Cardinal didn’t report ‘70s abuse ‘because attitudes were different then’

Cardinal didn’t report ‘70s abuse ‘because attitudes were different then’

Pell gave evidence from Rome by video to Royal Commission

Australia’s Cardinal George Pell told the country’s Royal Commission on clerical abuse that he knew of an abuse complaint in the 1970s but didn’t act on it “because people had a different attitude then”.

The cardinal said a schoolboy came to him about Christian Brother Edward Dowlan, who was later convicted of abusing at least 20 boys. Cardinal Pell said: “He just mentioned it casually in conversation, he never asked me to do anything.”

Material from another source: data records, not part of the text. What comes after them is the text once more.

From an optimization exercise on the open Yosys and OpenROAD flow, aimed at small area, a short achievable clock period and few clock cycles; shortcuts taken in it are not production practice. Where RTL was checked, it was by simulation tests only, not by an equivalence proof against the original. No activity file was given, so power comes from the tool's default toggle rates.

Design lz4i_pixser, start of the top module:
module lz4i_pixser (
    input  wire        clk,
    input  wire        rst,           
    input  wire        cmd_valid,
    output wire        cmd_ready,
    input  wire [7:0]  cmd_word,      
    input  wire [31:0] cmd_width,     
    input  wire [31:0] cmd_height,    
    input  wire [7:0]  cmd_bpp,
    input  wire [7:0]  cmd_planes,
    input  wire        in_valid,
    output wire        in_ready,
    input  wire [7:0]  in_data,
    output wire        out_valid,
    input  wire        out_ready,
    output wire [7:0]  out_data,
    output wire        done,
    output wire [7:0]  done_err,
    output wire [31:0] done_stride,
    output wire [63:0] done_psize
);
    function [4:0] fcls(input [7:0] v);
        fcls = (v == 8'd1)  ? 5'b10_000 :
               (v == 8'd2)  ? 5'b10_001 :
               (v == 8'd4)  ? 5'b10_010 :
               (v == 8'd8)  ? 5'b10_011 :
               (v == 8'd16) ? 5'b10_100 :
               (v == 8'd3)  ? 5'b11_000 :
               (v == 8'd6)  ? 5'b11_001 :
               (v == 8'd12) ? 5'b11_010 :
               (v == 8'd24) ? 5'b11_011 : 5'b00_000;
    endfunction
    function [2:0] f5(input [4:0] v);
        f5 = (v == 5'd31) ? 3'd7 : (v >= 5'd27) ? 3'd6 : (v >= 5'd23) ? 3'd5 :
             (v >= 5'd18) ? 3'd4 : (v >= 5'd14) ? 3'd3 : (v >= 5'd9)  ? 3'd2 :
             (v >= 5'd5)  ? 3'd1 : 3'd0;
    endfunction
    function [1:0] f6(input [5:0] v);
        f6 = (v == 6'd63) ? 2'd3 : (v >= 6'd42) ? 2'd2 : (v >= 6'd21) ? 2'd1 : 2'd0;
    endfunction
    reg        s_busy;       
    wire       s_idle = ~s_busy;
  ...
export LEC_CHECK = 0
export CAP_MARGIN = 20
export CORE_MARGIN = 2
export CORE_UTILIZATION = 40
export CTS_CLUSTER_DIAMETER = 60
export CTS_CLUSTER_SIZE = 30
export PLACE_DENSITY = 0.6
export SLEW_MARGIN = 20
create_clock -name core_clock -period 11.0 [get_ports {clk}]
standard.sh (not shown) runs the stock make flow with config.mk's settings and CLKGATE_MAP_FILE= SYNTH_SCRIPT=/design/flow/synth_recipe.tcl, a recipe that flattens the netlist after the stock synthesis.
==> flow/flow/run.sh <==
#!/bin/bash
set -euo pipefail
export BUFFER_PORTS_ARGS="-buffer_cell sky130_fd_sc_hd__buf_2"
bash standard.sh > standard.log 2>&1
The first run completed without violations.
Testbench counts at the start, summed over its fixed seeds: cycles 106,702.
==> next run, changes <==
- CTS_CLUSTER_DIAMETER: 60 -> unset
- CTS_CLUSTER_SIZE: 30 -> unset
=>
- wire length rises by 0.44%
- setup slack gets worse by 14 ps
- fmax came out lower by 0.40%
- via count came out higher by 0.58%
- clock skew shrinks by 6.6 ps
- final area increases by 0.73%
- clock power increases by about 10%
- sequential share of layout area is lower by 0.30 points
- global-route usage hardly moves
- register-to-register slack hardly moves
- total power grows by 3.8%


lz4i_pixser, a different RTL version from the one above (not shown whole).
Size: ~1600 cells after synthesis, ~260 flip-flops.
Settings: LEC_CHECK=0, CAP_MARGIN=20, CORE_MARGIN=2, CORE_UTILIZATION=40, PLACE_DENSITY=0.6, SLEW_MARGIN=20; clock period 11.0 ns.
Scripts as last shown in full above: flow/flow/run.sh
Next try:
Settings changed: CORE_UTILIZATION 40 to 65, GPL_TIMING_DRIVEN from default to 1, PLACE_DENSITY 0.6 to 0.75.
Result: The changed run finished clean; final cell count fell by 8.3%; via count came out higher by 3.4%; clock-buffer cell count fell by 8; setup slack loses 0.17 ns; critical path depth stays the same.
No run of this note included a check of the RTL's function; only the layout flow was run.


Another version of the RTL of lz4i_pixser (not shown whole).
Size: roughly 1500 cells after synthesis, ~15000 um2 of cells after synthesis.
clock: 11.0 ns
lec_check: 0
cap_margin: 20
core_margin: 2
core_utilization: 55
cts_cluster_diameter: 150
cts_cluster_size: 22
place_density: 0.7
slew_margin: 20
==> flow/flow/run.sh <==
#!/bin/bash
set -euo pipefail
export BUFFER_PORTS_ARGS="-buffer_cell sky130_fd_sc_hd__buf_1"
bash standard.sh > standard.log 2>&1
The baseline ran to the end with no violations.
Testbench counts at the start, summed over its fixed seeds: cycles 106,485.
Then changed:
==> flow/flow/run.sh (replaced) <==
#!/bin/bash
set -euo pipefail
export BUFFER_PORTS_ARGS="-buffer_cell sky130_fd_sc_hd__buf_2"
bash standard.sh > standard.log 2>&1
Settings changed: CORE_UTILIZATION 55 to 40, PLACE_DENSITY 0.7 to 0.6.
After rerunning:
- The new run passed the timing, design-rule and antenna checks
- final area goes up by 2.6%
- utilization goes down by 15 points
- maximum frequency goes down by 0.77%
Then changed:
Settings changed: CORE_UTILIZATION 40 to 70, PLACE_DENSITY 0.6 to 0.8.
After rerunning:
- die area came out lower by 42%
- final cell count went down by 10%
- via count increases by 4.6%
- total power hardly moves
- worst setup slack is better by 16 ps
- critical path depth stays the same
Then changed:
Settings changed: CORE_UTILIZATION 70 to 55, PLACE_DENSITY 0.8 to 0.7.
Wire length grows by 0.72%; via count shrinks by 3.4%; cell count grows by about 5%; utilization shrinks by 16 points; total power grows by about 0.3%; worst hold slack is about the same; clock-buffer cell count is unchanged; cell area grows by about 0.75%; clock power grows by about 2%.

Asked why he didn’t take the allegation to the school, he said: “People had a different attitude then. There was no specifics about the activity, how serious it was and the boy wasn’t asking me to do anything about it but just lamenting and mentioning it.”

The cardinal, 74, who is Prefect of the Secretariat for the Economy of the Holy See, gave evidence by video link from Rome.

The commission, which is examining institutional responses into clerical sexual abuse, heard that as an auxiliary Bishop of Melbourne Pell received complaints about abuser priest Peter Searson but left the matter to the Catholic education office. Searson died before he could be prosecuted for sexually assaulting young girls during confession and for other acts of child sex abuse.

During four days of questioning, Pell was been asked about his knowledge of abuse in the 1970s and 80s, particularly in his home Diocese of Ballarat which housed a number of abuser priests including Gerald Ridsdale who was convicted of abusing 54 children and with whom Pell once shared a presbytery.

Pell said he “wasn’t much interested” in Ridsdale. He denied a claim that he tried to silence Ridsdale’s nephew David who said he telephoned Pell, a friend of the family, in 1993 to tell him he was being abused by his uncle only for Pell to ask him what could be done to “keep him quiet”.